Work task: Each line of the records that holds the word "packed" should be copied out.

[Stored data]

——

File: config.mk
export PLATFORM = sky130hd
export DESIGN_NAME = dicom_rle_frame_decoder_core_flat
export DESIGN_NICKNAME = d
export VERILOG_FILES = /design/src/sv/dcmrle_pkg.sv /design/src/sv/dcmrle_if.sv /design/src/sv/dicom_rle_frame_decoder_core.sv /design/src/sv/dcmrle_front.sv /design/src/sv/dcmrle_queue.sv /design/src/sv/dcmrle_back.sv /design/src/flat_wrapper.sv
export SDC_FILE = /design/constraint.sdc
export NUM_CORES = 1
export LEC_CHECK = 0
export BUFFER_PORTS_ARGS = -buffer_cell sky130_fd_sc_hd__clkbuf_2
export CAP_MARGIN = 15
export CORE_ASPECT_RATIO = 1.1
export CORE_MARGIN = 4
export CORE_UTILIZATION = 50
export DETAILED_ROUTE_END_ITERATION = 7
export PLACE_DENSITY = 0.66
export SETUP_SLACK_MARGIN = 0.2
export SYNTH_ARGS = -nofsm -noshare
export SYNTH_HDL_FRONTEND = slang
export SYNTH_SLANG_ARGS = --single-unit
File: constraint.sdc
create_clock -name clock -period 18.08 [get_ports clock]
set_clock_uncertainty 0.1 [all_clocks]
set_input_delay 1.808 -clock clock [delete_from_list [all_inputs] [get_ports clock]]
set_output_delay 1.808 -clock clock [all_outputs]
set_load 0.005 [all_outputs]
File: src/sv/dcmrle_pkg.sv
// ----------------------------------------------------------------------------
// dcmrle_pkg
// Shared types and constants for the RLE frame decoder: the command that the
// front end queues for the back end, error codes and fixed header layout.
// ----------------------------------------------------------------------------
package dcmrle_pkg;

   localparam int HEADER_BYTES = 64;
   localparam int OUT_LANES    = 4;
   localparam int QUEUE_DEPTH  = 4;
   localparam int QPTR_W       = $clog2(QUEUE_DEPTH);
   localparam int QCNT_W       = $clog2(QUEUE_DEPTH + 1);

   typedef enum logic [1:0] {
      ERR_NONE         = 2'd0,
      ERR_SEG_COUNT    = 2'd1,
      ERR_FIRST_OFFSET = 2'd2
   } err_type;

   // count: bytes to emit (1 literal, run length for replicate, 0 status only)
   typedef struct packed {
      logic [7:0] byte_value;
      logic [7:0] count;
      logic [3:0] segment;
      err_type    error;
      logic       frame_last;
   } cmd_type;

   typedef struct packed {
      logic [31:0] data_word;
      logic [2:0]  byte_count;
      logic [3:0]  segment_number;
      logic [1:0]  error_code;
      logic        run_last;
      logic        frame_done;
   } rsp_type;

endpackage

File: src/sv/dcmrle_if.sv
// ----------------------------------------------------------------------------
// dcmrle channel interfaces
// Valid/ready channels for encoded input bytes and packed decoded results.
// ----------------------------------------------------------------------------
interface dcmrle_req_if;
   logic       valid;
   logic       ready;
   logic [7:0] byte_value;
   logic       frame_last;

   modport source (output valid, output byte_value, output frame_last, input ready);
   modport sink   (input valid, input byte_value, input frame_last, output ready);
endinterface

interface dcmrle_rsp_if;
   logic        valid;
   logic        ready;
   logic [31:0] data_word;
   logic [2:0]  byte_count;
   logic [3:0]  segment_number;
   logic [1:0]  error_code;
   logic        run_last;
   logic        frame_done;

   modport source (output valid, output data_word, output byte_count,
                   output segment_number, output error_code, output run_last,
                   output frame_done, input ready);
   modport sink   (input valid, input data_word, input byte_count,
                   input segment_number, input error_code, input run_last,
                   input frame_done, output ready);
endinterface

File: src/sv/dicom_rle_frame_decoder_core.sv
// ----------------------------------------------------------------------------
// dicom_rle_frame_decoder_core
// RLE lossless (PackBits) frame decoder: header parse, segment tracking and
// packed output of decoded bytes.
// ----------------------------------------------------------------------------
// Feed one encoded frame byte per transaction, header included, frame_last on
// the final byte. Header and literal bytes are taken at one per cycle while
// the queue has room and no segment step is pending; a replicate run of n
// bytes leaves the output side as ceil(n/OUT_LANES) packed words, and input
// stalls once the four-entry command queue between the parser and the output
// packer fills. Each segment boundary crossed holds off the byte at that
// position while the parser steps to the next segment, since the parser
// compares one stored offset per cycle. Results pass through the command
// queue and the output register. A bad segment count or first offset gives
// one status result with an error code, and the rest of that frame is dropped until frame_last.
// ----------------------------------------------------------------------------
module dicom_rle_frame_decoder_core #(
   parameter int MAX_SEGMENTS = 15
) (
   input  logic         clock,
   input  logic         reset,
   dcmrle_req_if.sink   req_if,
   dcmrle_rsp_if.source rsp_if
);

   logic                q_full;
   logic                push;
   dcmrle_pkg::cmd_type push_cmd;
   logic                pop;
   logic                not_empty;
   dcmrle_pkg::cmd_type head;

   dcmrle_front #(
      .MAX_SEGMENTS (MAX_SEGMENTS)
   ) u_front (
      .clock    (clock),
      .reset    (reset),
      .req_if   (req_if),
      .q_full   (q_full),
      .push     (push),
      .push_cmd (push_cmd)
   );

   dcmrle_queue u_queue (
      .clock     (clock),
      .reset     (reset),
      .push      (push),
      .push_cmd  (push_cmd),
      .full      (q_full),
      .pop       (pop),
      .not_empty (not_empty),
      .head      (head)
   );

   dcmrle_back u_back (
      .clock     (clock),
      .reset     (reset),
      .not_empty (not_empty),
      .head      (head),
      .pop       (pop),
      .rsp_if    (rsp_if)
   );

endmodule

File: src/sv/dcmrle_front.sv
// ----------------------------------------------------------------------------
// dcmrle_front
// Header parser and PackBits control decoder. Each accepted byte yields at
// most one command for the back end.
// ----------------------------------------------------------------------------
module dcmrle_front #(
   parameter int MAX_SEGMENTS = 15
) (
   input  logic                clock,
   input  logic                reset,
   dcmrle_req_if.sink          req_if,
   input  logic                q_full,
   output logic                push,
   output dcmrle_pkg::cmd_type push_cmd
);

   localparam int IDX_W = (MAX_SEGMENTS > 1) ? $clog2(MAX_SEGMENTS) : 1;

   typedef enum logic [1:0] {
      PH_HEADER  = 2'd0,
      PH_CONTROL = 2'd1,
      PH_LITERAL = 2'd2,
      PH_REPEAT  = 2'd3
   } phase_type;

   logic [31:0] pos_ff, pos_in;
   logic [31:0] asm_ff, asm_in;
   logic [3:0]  total_ff, total_in;
   logic [3:0]  cur_ff, cur_in;
   phase_type   phase_ff, phase_in;
   logic [7:0]  run_ff, run_in;
   logic        failed_ff, failed_in;

   logic [31:0] off_ff [MAX_SEGMENTS];
   logic             off_we;
   logic [IDX_W-1:0] off_wa;

   logic [3:0]  cur_nxt;
   logic        adv_pending;
   logic        accept;
   logic [7:0]  b;
   logic [31:0] hdr_word;
   logic [3:0]  hdr_idx;
   logic        hdr_err;
   dcmrle_pkg::cmd_type cmd;
   logic        cmd_vld;

   assign b        = req_if.byte_value;
   assign cur_nxt  = cur_ff + 4'd1;
   assign hdr_word = {b, asm_ff[31:8]};
   assign hdr_idx  = pos_ff[5:2];

   // one segment step per cycle; the byte waits until the segment is settled
   assign adv_pending = (phase_ff != PH_HEADER) && !failed_ff
                        && (cur_nxt < total_ff)
                        && ({1'b0, cur_nxt} < 5'(MAX_SEGMENTS))
                        && (pos_ff >= off_ff[cur_nxt[IDX_W-1:0]]);

   assign req_if.ready = !adv_pending && !q_full;
   assign accept       = req_if.valid && req_if.ready;

   always_comb begin
      pos_in    = pos_ff;
      asm_in    = asm_ff;
      total_in  = total_ff;
      cur_in    = cur_ff;
      phase_in  = phase_ff;
      run_in    = run_ff;
      failed_in = failed_ff;
      off_we    = 1'b0;
      off_wa    = IDX_W'(hdr_idx - 4'd1);
      hdr_err   = 1'b0;
      cmd_vld   = 1'b0;
      cmd       = '{byte_value: b, count: 8'd0, segment: cur_ff,
                    error: dcmrle_pkg::ERR_NONE, frame_last: req_if.frame_last};

      if (adv_pending) begin
         cur_in   = cur_nxt;
         phase_in = PH_CONTROL;
         run_in   = '0;
      end else if (accept) begin
         if (!failed_ff) begin
            case (phase_ff)
               PH_HEADER: begin
                  asm_in = hdr_word;
                  if (pos_ff[1:0] == 2'd3) begin
                     if (hdr_idx == 4'd0) begin
                        if (hdr_word == 32'd0 || hdr_word > 32'(MAX_SEGMENTS)) begin
                           hdr_err   = 1'b1;
                           cmd.error = dcmrle_pkg::ERR_SEG_COUNT;
                        end else begin
                           total_in = hdr_word[3:0];
                        end
                     end else if ({1'b0, hdr_idx - 4'd1} < 5'(MAX_SEGMENTS)) begin
                        off_we = 1'b1;
                        if (hdr_idx == 4'd1 && hdr_word != 32'(dcmrle_pkg::HEADER_BYTES)) begin
                           hdr_err   = 1'b1;
                           cmd.error = dcmrle_pkg::ERR_FIRST_OFFSET;
                        end
                     end
                  end
                  if (hdr_err) begin
                     failed_in   = 1'b1;
                     cmd_vld     = 1'b1;
                     cmd.segment = '0;
                  end else if (pos_ff == 32'(dcmrle_pkg::HEADER_BYTES - 1)) begin
                     phase_in = PH_CONTROL;
                     cur_in   = '0;
                     run_in   = '0;
                  end
               end
               PH_CONTROL: begin
                  if (b < 8'd128) begin
                     run_in   = b + 8'd1;
                     phase_in = PH_LITERAL;
                  end else if (b > 8'd128) begin
                     run_in   = 8'(9'd257 - {1'b0, b});
                     phase_in = PH_REPEAT;
                  end
               end
               PH_LITERAL: begin
                  cmd_vld   = 1'b1;
                  cmd.count = 8'd1;
                  run_in    = run_ff - 8'd1;
                  if (run_ff == 8'd1) begin
                     phase_in = PH_CONTROL;
                  end
               end
               PH_REPEAT: begin
                  cmd_vld   = 1'b1;
                  cmd.count = run_ff;
                  run_in    = '0;
                  phase_in  = PH_CONTROL;
               end
               default: begin
                  phase_in = PH_HEADER;
               end
            endcase
         end

         pos_in = (pos_ff == '1) ? pos_ff : pos_ff + 32'd1;

         if (req_if.frame_last) begin
            if (!cmd_vld) begin
               cmd.count   = '0;
               cmd.segment = '0;
               cmd.error   = dcmrle_pkg::ERR_NONE;
            end
            cmd_vld   = 1'b1;
            pos_in    = '0;
            asm_in    = '0;
            total_in  = '0;
            cur_in    = '0;
            phase_in  = PH_HEADER;
            run_in    = '0;
            failed_in = 1'b0;
         end
      end
   end

   assign push     = accept && cmd_vld;
   assign push_cmd = cmd;

   always_ff @(posedge clock) begin
      if (reset) begin
         pos_ff    <= '0;
         asm_ff    <= '0;
         total_ff  <= '0;
         cur_ff    <= '0;
         phase_ff  <= PH_HEADER;
         run_ff    <= '0;
         failed_ff <= 1'b0;
      end else begin
         pos_ff    <= pos_in;
         asm_ff    <= asm_in;
         total_ff  <= total_in;
         cur_ff    <= cur_in;
         phase_ff  <= phase_in;
         run_ff    <= run_in;
         failed_ff <= failed_in;
      end
   end

   // segment offset table, written from each header's offset fields as they arrive
   always_ff @(posedge clock) begin
      if (off_we && accept) begin
         off_ff[off_wa] <= hdr_word;
      end
   end

   a_frame_end_clears: assert property (@(posedge clock) disable iff (reset)
      accept && req_if.frame_last |=> phase_ff == PH_HEADER && pos_ff == '0 && !failed_ff)
      else $error("frame state not cleared after last byte");

   a_adv_step: assert property (@(posedge clock) disable iff (reset)
      adv_pending |=> cur_ff == $past(cur_nxt) && phase_ff == PH_CONTROL)
      else $error("segment advance did not take one step");

   a_seg_range: assert property (@(posedge clock) disable iff (reset)
      {1'b0, cur_ff} < 5'(MAX_SEGMENTS) || cur_ff == '0)
      else $error("current segment beyond table");

endmodule

File: src/sv/dcmrle_queue.sv
// ----------------------------------------------------------------------------
// dcmrle_queue
// Small command FIFO between the front end and the back end.
// ----------------------------------------------------------------------------
module dcmrle_queue (
   input  logic                clock,
   input  logic                reset,
   input  logic                push,
   input  dcmrle_pkg::cmd_type push_cmd,
   output logic                full,
   input  logic                pop,
   output logic                not_empty,
   output dcmrle_pkg::cmd_type head
);

   dcmrle_pkg::cmd_type q_ff [dcmrle_pkg::QUEUE_DEPTH];
   logic [dcmrle_pkg::QPTR_W-1:0] wr_ptr_ff, rd_ptr_ff;
   logic [dcmrle_pkg::QCNT_W-1:0] count_ff;

   assign full      = (count_ff == dcmrle_pkg::QCNT_W'(dcmrle_pkg::QUEUE_DEPTH));
   assign not_empty = (count_ff != '0);
   assign head      = q_ff[rd_ptr_ff];

   always_ff @(posedge clock) begin
      if (reset) begin
         wr_ptr_ff <= '0;
         rd_ptr_ff <= '0;
         count_ff  <= '0;
      end else begin
         if (push) begin
            wr_ptr_ff <= wr_ptr_ff + 1'b1;
         end
         if (pop) begin
            rd_ptr_ff <= rd_ptr_ff + 1'b1;
         end
         if (push && !pop) begin
            count_ff <= count_ff + 1'b1;
         end else if (pop && !push) begin
            count_ff <= count_ff - 1'b1;
         end
      end
   end

   always_ff @(posedge clock) begin
      if (push) begin
         q_ff[wr_ptr_ff] <= push_cmd;
      end
   end

   a_no_overflow: assert property (@(posedge clock) disable iff (reset)
      push |-> !full || pop)
      else $error("push into full command queue");

   a_no_underflow: assert property (@(posedge clock) disable iff (reset)
      pop |-> not_empty)
      else $error("pop from empty command queue");

endmodule

File: src/sv/dcmrle_back.sv
// ----------------------------------------------------------------------------
// dcmrle_back
// Executes queued commands: emits literal bytes, splits replicate runs into
// packed words of up to OUT_LANES bytes, and issues status results.
// ----------------------------------------------------------------------------
module dcmrle_back (
   input  logic                clock,
   input  logic                reset,
   input  logic                not_empty,
   input  dcmrle_pkg::cmd_type head,
   output logic                pop,
   dcmrle_rsp_if.source        rsp_if
);

   localparam logic [7:0] LANES = 8'(dcmrle_pkg::OUT_LANES);

   logic                active_ff, active_in;
   dcmrle_pkg::cmd_type held_ff, held_in;
   logic                rsp_valid_ff, rsp_valid_in;
   dcmrle_pkg::rsp_type rsp_ff, rsp_in;

   dcmrle_pkg::cmd_type src;
   logic                src_vld;
   logic                out_free;
   logic                emit;
   logic [7:0]          chunk;
   logic [7:0]          rem_nxt;
   logic [31:0]         word;

   assign src      = active_ff ? held_ff : head;
   assign src_vld  = active_ff || not_empty;
   assign out_free = !rsp_valid_ff || rsp_if.ready;
   assign emit     = out_free && src_vld;
   assign pop      = out_free && !active_ff && not_empty;
   assign chunk    = (src.count < LANES) ? src.count : LANES;
   assign rem_nxt  = src.count - chunk;

   always_comb begin
      for (int i = 0; i < dcmrle_pkg::OUT_LANES; i++) begin
         word[8*i +: 8] = (8'(i) < chunk) ? src.byte_value : 8'd0;
      end
   end

   always_comb begin
      active_in    = active_ff;
      held_in      = held_ff;
      rsp_in       = rsp_ff;
      rsp_valid_in = rsp_valid_ff && !rsp_if.ready;
      if (emit) begin
         rsp_valid_in          = 1'b1;
         rsp_in.data_word      = word;
         rsp_in.byte_count     = chunk[2:0];
         rsp_in.segment_number = src.segment;
         rsp_in.error_code     = src.error;
         rsp_in.run_last       = (rem_nxt == '0);
         rsp_in.frame_done     = (rem_nxt == '0) && src.frame_last;
         held_in               = src;
         held_in.count         = rem_nxt;
         active_in             = (rem_nxt != '0);
      end
   end

   always_ff @(posedge clock) begin
      if (reset) begin
         active_ff    <= 1'b0;
         rsp_valid_ff <= 1'b0;
      end else begin
         active_ff    <= active_in;
         rsp_valid_ff <= rsp_valid_in;
      end
      held_ff <= held_in;
      rsp_ff  <= rsp_in;
   end

   assign rsp_if.valid          = rsp_valid_ff;
   assign rsp_if.data_word      = rsp_ff.data_word;
   assign rsp_if.byte_count     = rsp_ff.byte_count;
   assign rsp_if.segment_number = rsp_ff.segment_number;
   assign rsp_if.error_code     = rsp_ff.error_code;
   assign rsp_if.run_last       = rsp_ff.run_last;
   assign rsp_if.frame_done     = rsp_ff.frame_done;

   a_status_is_final: assert property (@(posedge clock) disable iff (reset)
      rsp_valid_ff && rsp_ff.byte_count == '0 |-> rsp_ff.run_last)
      else $error("status-only result not marked last");

   a_done_is_last: assert property (@(posedge clock) disable iff (reset)
      rsp_valid_ff && rsp_ff.frame_done |-> rsp_ff.run_last)
      else $error("frame_done without run_last");

   a_no_pop_mid_run: assert property (@(posedge clock) disable iff (reset)
      active_ff |-> !pop)
      else $error("queue popped while a run is still draining");

endmodule

File: src/flat_wrapper.sv
// flat-port wrapper written by rule: the top's interface ports become plain ports
module dicom_rle_frame_decoder_core_flat 
#(
   parameter int MAX_SEGMENTS = 15
)
  (clock, reset, req_if_valid, req_if_byte_value, req_if_frame_last, req_if_ready, rsp_if_valid, rsp_if_data_word, rsp_if_byte_count, rsp_if_segment_number, rsp_if_error_code, rsp_if_run_last, rsp_if_frame_done, rsp_if_ready);
  dcmrle_req_if req_if_i ();
  dcmrle_rsp_if rsp_if_i ();
  input  logic clock;
  input  logic reset;
  input wire logic [$bits(req_if_i.valid)-1:0] req_if_valid;
  input wire logic [$bits(req_if_i.byte_value)-1:0] req_if_byte_value;
  input wire logic [$bits(req_if_i.frame_last)-1:0] req_if_frame_last;
  output wire logic [$bits(req_if_i.ready)-1:0] req_if_ready;
  output wire logic [$bits(rsp_if_i.valid)-1:0] rsp_if_valid;
  output wire logic [$bits(rsp_if_i.data_word)-1:0] rsp_if_data_word;
  output wire logic [$bits(rsp_if_i.byte_count)-1:0] rsp_if_byte_count;
  output wire logic [$bits(rsp_if_i.segment_number)-1:0] rsp_if_segment_number;
  output wire logic [$bits(rsp_if_i.error_code)-1:0] rsp_if_error_code;
  output wire logic [$bits(rsp_if_i.run_last)-1:0] rsp_if_run_last;
  output wire logic [$bits(rsp_if_i.frame_done)-1:0] rsp_if_frame_done;
  input wire logic [$bits(rsp_if_i.ready)-1:0] rsp_if_ready;
  assign req_if_i.valid = req_if_valid;
  assign req_if_i.byte_value = req_if_byte_value;
  assign req_if_i.frame_last = req_if_frame_last;
  assign req_if_ready = req_if_i.ready;
  assign rsp_if_valid = rsp_if_i.valid;
  assign rsp_if_data_word = rsp_if_i.data_word;
  assign rsp_if_byte_count = rsp_if_i.byte_count;
  assign rsp_if_segment_number = rsp_if_i.segment_number;
  assign rsp_if_error_code = rsp_if_i.error_code;
  assign rsp_if_run_last = rsp_if_i.run_last;
  assign rsp_if_frame_done = rsp_if_i.frame_done;
  assign rsp_if_i.ready = rsp_if_ready;
  dicom_rle_frame_decoder_core #(.MAX_SEGMENTS(MAX_SEGMENTS)) u_core (.clock(clock), .reset(reset), .req_if(req_if_i), .rsp_if(rsp_if_i));
endmodule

——

Answer:
   typedef struct packed {
   typedef struct packed {
// Valid/ready channels for encoded input bytes and packed decoded results.
// packed output of decoded bytes.
// bytes leaves the output side as ceil(n/OUT_LANES) packed words, and input
// packed words of up to OUT_LANES bytes, and issues status results.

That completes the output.